I think the most important learning for cities looking to win this award is simple. It’s not about how intelligent a community is right now. It’s about how how cities used telecommunications to transform their economies. Consider this:
During a national fiscal crisis in the early Nineties, the City of Stockholm decided to pursue an unusual model in telecommunications. The city-owned company Stokab started in 1994 to build a fiber-optic network throughout the municipality as a level playing field for all operators. Stokab dug up the streets once to install conduit and run fiber, closed them up, and began offering dark fiber capacity to carriers for less than it would cost them to install it themselves. Today, the 1.2 million kilometer (720,000-mile) network has more than 90 operators and 450 enterprises as primary customers and is now in the final year of a three-year project to bring fiber to 100% of public housing, which is expected to add 95,000 households to the network. Stockholm’s Mayor has set a goal of connecting 90% of all households to fiber by 2012.

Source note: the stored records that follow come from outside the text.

**config.mk**
```make
export PLATFORM = sky130hd
export DESIGN_NAME = fm_to_low_clock_flat
export DESIGN_NICKNAME = d
export VERILOG_FILES = /design/src/rtl/fm_filter_pkg.sv /design/src/rtl/fm_to_low_clock_if.sv /design/src/rtl/low_clock_edge_detect.sv /design/src/rtl/fm_to_low_clock.sv /design/src/flat_wrapper.sv
export SDC_FILE = /design/constraint.sdc
export NUM_CORES = 1
export LEC_CHECK = 0
export ABC_CLOCK_PERIOD_IN_PS = 3000
export CAP_MARGIN = 20
export CORE_UTILIZATION = 55
export DETAILED_ROUTE_END_ITERATION = 12
export GPL_TIMING_DRIVEN = 0
export PLACE_DENSITY = 0.79
export SETUP_SLACK_MARGIN = 0.4
export SLEW_MARGIN = 20
export SYNTH_ARGS = -nofsm -noshare
export SYNTH_HDL_FRONTEND = slang
export SYNTH_SLANG_ARGS = --single-unit
```
**constraint.sdc**
```tcl
create_clock -name clock_high -period 3 [get_ports clock_high]
set_input_delay 0.45 -clock clock_high [delete_from_list [all_inputs] [get_ports clock_high]]
set_output_delay 0.45 -clock clock_high [all_outputs]
set_load 0.005 [all_outputs]
```
**src/rtl/fm_filter_pkg.sv**
```systemverilog
// Shared constants and types for the FM audio to low-clock transfer block.
package fm_filter_pkg;

    localparam int DATA_WIDTH_DEF = 16;
    localparam int AVG_SHIFT_DEF  = 2;
    localparam int SYNC_DEPTH     = 3;

    // Edge FSM: transfer is armed in WAIT_LOW and disarmed until clock_low is seen high again.
    typedef enum logic {
        WAIT_LOW  = 1'b0,
        WAIT_HIGH = 1'b1
    } edge_state_e;

endpackage

```
**src/rtl/fm_to_low_clock_if.sv**
```systemverilog
// Sample stream into the block and averaged, low-clock-aligned result out.
interface fm_to_low_clock_if
    import fm_filter_pkg::*;
#(
    parameter int DATA_WIDTH = DATA_WIDTH_DEF
);

    logic signed [DATA_WIDTH-1:0] data_in;
    logic                         data_valid;
    logic signed [DATA_WIDTH-1:0] data_out;
    logic                         out_update;
    logic                         overrun;

    modport master (
        output data_in,
        output data_valid,
        input  data_out,
        input  out_update,
        input  overrun
    );

    modport slave (
        input  data_in,
        input  data_valid,
        output data_out,
        output out_update,
        output overrun
    );

endinterface

```
**src/rtl/low_clock_edge_detect.sv**
```systemverilog
// Synchronises clock_low into the clock_high domain, flags its falling edge and
// tracks whether a transfer is still allowed in the current clock_low period.
module low_clock_edge_detect
    import fm_filter_pkg::*;
(
    input  logic        clock_high_i,
    input  logic        reset_i,
    input  logic        clock_low_i,
    output logic        fall_o,
    output edge_state_e state_o
);

    logic [SYNC_DEPTH-1:0] sync_q;
    edge_state_e           state_q;

    // Oldest flop still 1 while the next one has gone 0: falling edge of clock_low.
    assign fall_o  = sync_q[SYNC_DEPTH-1] & ~sync_q[SYNC_DEPTH-2];
    assign state_o = state_q;

    // Synchroniser chain s1 <= clock_low, s2 <= s1, s3 <= s2 plus edge FSM.
    always_ff @(posedge clock_high_i) begin
        if (reset_i) begin
            sync_q  <= '0;
            state_q <= WAIT_LOW;
        end else begin
            sync_q <= {sync_q[SYNC_DEPTH-2:0], clock_low_i};
            case (state_q)
                WAIT_LOW:  if (fall_o)      state_q <= WAIT_HIGH;
                WAIT_HIGH: if (sync_q[1])   state_q <= WAIT_LOW;
                default:                    state_q <= WAIT_LOW;
            endcase
        end
    end

endmodule

```
**src/rtl/fm_to_low_clock.sv**
```systemverilog
// Averages windows of 2^AVG_SHIFT FM samples on clock_high and presents each
// result on data_out just after a clock_low falling edge, so it is stable at
// the following clock_low rising edge.
module fm_to_low_clock
    import fm_filter_pkg::*;
#(
    parameter int DATA_WIDTH = DATA_WIDTH_DEF,
    parameter int AVG_SHIFT  = AVG_SHIFT_DEF
) (
    input  logic              clock_high,
    input  logic              reset,
    input  logic              clock_low,
    fm_to_low_clock_if.slave  bus
);

    localparam int ACC_W = DATA_WIDTH + AVG_SHIFT;
    localparam int CNT_W = AVG_SHIFT + 1;
    localparam logic [CNT_W-1:0] CNT_LAST = CNT_W'((1 << AVG_SHIFT) - 1);

    // Floor average of a full window; the shifted sum always fits DATA_WIDTH.
    function automatic logic signed [DATA_WIDTH-1:0] avg_window(input logic signed [ACC_W-1:0] s);
        return DATA_WIDTH'(s >>> AVG_SHIFT);
    endfunction

    logic                         fall;
    edge_state_e                  edge_state;

    logic signed [ACC_W-1:0]      acc_q, acc_d;
    logic [CNT_W-1:0]             cnt_q, cnt_d;
    logic signed [DATA_WIDTH-1:0] pending_q, pending_d;
    logic                         pending_valid_q, pending_valid_d;
    logic signed [DATA_WIDTH-1:0] data_out_q, data_out_d;
    logic                         out_update_q, out_update_d;
    logic                         overrun_q, overrun_d;

    logic signed [ACC_W-1:0]      din_ext;
    logic signed [ACC_W-1:0]      sum;
    logic signed [DATA_WIDTH-1:0] result;
    logic                         win_done;
    logic                         transfer;

    low_clock_edge_detect u_edge (
        .clock_high_i (clock_high),
        .reset_i      (reset),
        .clock_low_i  (clock_low),
        .fall_o       (fall),
        .state_o      (edge_state)
    );

    assign din_ext  = ACC_W'(bus.data_in);
    assign sum      = acc_q + din_ext;
    assign result   = avg_window(sum);
    assign win_done = bus.data_valid && (cnt_q == CNT_LAST);
    // Only the WAIT_LOW -> WAIT_HIGH transition may move a staged result out.
    assign transfer = fall && (edge_state == WAIT_LOW) && pending_valid_q;

    // Next-state for accumulator, staging register and output register.
    always_comb begin
        acc_d           = acc_q;
        cnt_d           = cnt_q;
        pending_d       = pending_q;
        pending_valid_d = pending_valid_q;
        data_out_d      = data_out_q;
        out_update_d    = transfer;
        overrun_d       = overrun_q;

        if (bus.data_valid) begin
            if (win_done) begin
                acc_d = '0;
                cnt_d = '0;
            end else begin
                acc_d = sum;
                cnt_d = cnt_q + CNT_W'(1);
            end
        end

        if (transfer) begin
            data_out_d      = pending_q;
            pending_valid_d = 1'b0;
        end

        // A freshly completed window re-arms the stage even if it was just emptied.
        if (win_done) begin
            pending_d       = result;
            pending_valid_d = 1'b1;
            if (pending_valid_q && !transfer) begin
                overrun_d = 1'b1;
            end
        end
    end

    // State registers; reset discards any partial window and staged result.
    always_ff @(posedge clock_high) begin
        if (reset) begin
            acc_q           <= '0;
            cnt_q           <= '0;
            pending_q       <= '0;
            pending_valid_q <= 1'b0;
            data_out_q      <= '0;
            out_update_q    <= 1'b0;
            overrun_q       <= 1'b0;
        end else begin
            acc_q           <= acc_d;
            cnt_q           <= cnt_d;
            pending_q       <= pending_d;
            pending_valid_q <= pending_valid_d;
            data_out_q      <= data_out_d;
            out_update_q    <= out_update_d;
            overrun_q       <= overrun_d;
        end
    end

    assign bus.data_out   = data_out_q;
    assign bus.out_update = out_update_q;
    assign bus.overrun    = overrun_q;

endmodule

```
**src/flat_wrapper.sv**
```systemverilog
// flat-port wrapper written by rule: the top's interface ports become plain ports
module fm_to_low_clock_flat import fm_filter_pkg::*;
#(
    parameter int DATA_WIDTH = DATA_WIDTH_DEF,
    parameter int AVG_SHIFT  = AVG_SHIFT_DEF
)
  (clock_high, reset, clock_low, bus_data_in, bus_data_valid, bus_data_out, bus_out_update, bus_overrun);
  fm_to_low_clock_if #(.DATA_WIDTH(DATA_WIDTH)) bus_i ();
  input  logic clock_high;
  input  logic reset;
  input  logic clock_low;
  input wire logic [$bits(bus_i.data_in)-1:0] bus_data_in;
  input wire logic [$bits(bus_i.data_valid)-1:0] bus_data_valid;
  output wire logic [$bits(bus_i.data_out)-1:0] bus_data_out;
  output wire logic [$bits(bus_i.out_update)-1:0] bus_out_update;
  output wire logic [$bits(bus_i.overrun)-1:0] bus_overrun;
  assign bus_i.data_in = bus_data_in;
  assign bus_i.data_valid = bus_data_valid;
  assign bus_data_out = bus_i.data_out;
  assign bus_out_update = bus_i.out_update;
  assign bus_overrun = bus_i.overrun;
  fm_to_low_clock #(.DATA_WIDTH(DATA_WIDTH), .AVG_SHIFT(AVG_SHIFT)) u_core (.clock_high(clock_high), .reset(reset), .clock_low(clock_low), .bus(bus_i));
endmodule
```
==> impl_metrics.json <==
{
  "status": "complete, no violations",
  "final_common_cell": "nand2_1",
  "htree_levels": 3,
  "multi_input_area_um2": 1770,
  "grt_max_degree": 13,
  "seq_power_share_pct": 39.1,
  "stdcell_count": 508,
  "drc": 0,
  "gp_congestion": 0.942,
  "drive_above_1_share_pct": 8.72,
  "report.power.total_mw": 2.21,
  "p_per_area_nw_per_um2": 577,
  "hold_viol": 0,
  "min_period_ns": 2.54,
  "clk_pin_slew_ns": 0.07,
  "coreArea_um2": 5470,
  "drt-wirelength-per-cell_um": 14.9,
  "fp.dieW_um": 77.2,
  "setup_viol": 0,
  "routed_wl_um": 7570,
  "p_leak_nw": 1.44,
  "ys_ff_latch": 60,
  "max_freq_mhz": 394,
  "clkSinkCount": 60,
  "dp.cells": 490,
  "die_h_um": 77.2,
  "cap_violations": 0,
  "setup_tns_ns": 0,
  "rsz0062_at_grt": "false",
  "holdBufCountCts": 0,
  "vias": 2934,
  "netlist_area_um2": 3110,
  "power.switching_mw": 0.677,
  "cp-start-kind": "primary input",
  "start_util_pct": 56.9,
  "skew_ns": 0.00960,
  "worstSetupPathType": "primary input to register",
  "critPathArrivalTime_ns": 2.81,
  "grt_overflow": 0,
  "ys_async_sr_fraction_pct": 0,
  "ys_types": 53,
  "diodes": 0,
  "clk_latency_ns": 0.35,
  "tightest_slew_ns": 0.674,
  "cts_tree": "done",
  "register_area_um2": 1200,
  "worstPathMaxFanout": 3,
  "sw_frac_of_total_pct": 30.7,
  "nFillCells": 480,
  "cp-end-kind": "register",
  "combPwrFrac_pct": 24.0,
  "p_int_mw": 1.53,
  "rows": 27,
  "fin_util_pct": 70.0,
  "ys.flop_type": "dfxtp_1",
  "grt_usage_pct": 26.5,
  "syn_avg_cell_area_um2": 8.17,
  "ant_nets": 0,
  "drt-initial-drc-count": 178,
  "clock_power_share_pct": 36.9,
  "dp_hpwl_um": 5610,
  "synth_warnings": 0,
  "grt_pass1_wl_um": 12400,
  "required_ns": 3.27,
  "syn_to_final_growth_pct": 23.0,
  "synth_cells": 381,
  "dr.pass1.iters": 5,
  "die_area_um2": 5960,
  "root_buffer": "clkbuf_8",
  "synth_nets": 420,
  "via_per_inst": 5.78,
  "max-slew-margin-rel_pct": 54.9,
  "cts_buffers": 9,
  "port_buffers": 37,
  "fin_nets": 470,
  "hold_class": "register to register",
  "cts.path.max_buffers": 2,
  "seq_area_frac_synth_pct": 38.6,
  "synth_edf_count": 0,
  "antenna_found_initial": 0,
  "io_pins": 38,
  "fin_crit_sh_pct": 84.6,
  "peakVddDrop_mv": 0.302,
  "final_cell_mix": "nand2_1, dfxtp_1, a21oi_1",
  "grt_pass1_vias": 2673,
  "slew_viol_final": 0
}
[worst max-delay path: stages]
cell and delay (ns):
clkdlybuf4s50_1 0.46, ha_1 0.17, inv_1 0.06, fa_1 0.40, nand2b_4 0.18, a21oi_4 0.18, o2111ai_1 0.18, and4_1 0.24
or3_1 0.36, a21oi_2 0.13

Now when I read the case for some of the cities (I won’t mention any specifics) in the final seven, it seemed that the focus was primarily on how smart they are and not on how telecom and planning transformed their economies.
This is more akin to NB getting that article in that magazine you mentioned. Seriously, how can an organization that doesn’t even LOOK at health care, municipal transit, waste management, roads, poverty levels, income disparity, education, pollution, local indebtedness (student loans/personal loans) or local governance even be CONSIDERED ‘intelligent’.
The ONLY social yardstick they use is ‘digital inclusion’, which means getting access to the internet for poor people. Yes, Fredericton has the broadband ‘freezone’ but essentially all that has come out of that for poor people is Charles’ Leblanc’s blog. If your homeless, what the heck is the internet doing for you?
This is ranting,because I hate doublespeak. This isn’t ‘intelligent communities’ this is ‘business friendly communities’ which is NOT the same thing. Fredericton is now laying the groundwork so that in fifty years a city surrounded by water will have no moraine. Oromocto sets on three wells and two rivers and has had more boil water advisories than any place in the country outside a reserve.
What they don’t mention here is the high taxes in Sweden and the fact that IF you want ‘access’ to the market, you have to give up in spades the idea that corporate wealth can just be assumed. This clearly shows ONLY one thing-invest in education. That’s it. The rest is up to a government that doesn’t bend over for corporations. Pharmaceutical industries GROW out of educational institutions, very few said ‘lets pack up and move to Sweden’. In Sweden almost 70% of the economy goes through the government. That’s pretty ‘intelligent’-with the right government.
Yes, damn capitalism. Maybe Russia did have it right.
No, Sweden has it right. Russia was simply a totalitarian dictatorship. However, there are numerous books showing how Russians were far better off in the eighties under communism than they were in the nineties. Of course capitalism has never existed either, so its a moot point-Sweden’s use of government owned broadband infrastructure with competing suppliers is closer to capitalism than Canada’s oligopoly between Bell and Rogers. Never discussed in canadian media is the fact that Canadians pay the highest rates in the industrial world for telecom access, with the most restrictive contracts. So ‘capitalism’ would be fine, so would ‘communism’, but instead Canada simply has corporate governance. As Richard says, things are fine when you have LOTS of competing companies providing efficient markets, but thats far from the case.
The real winners were the organizers of the Intelligent Community Forum.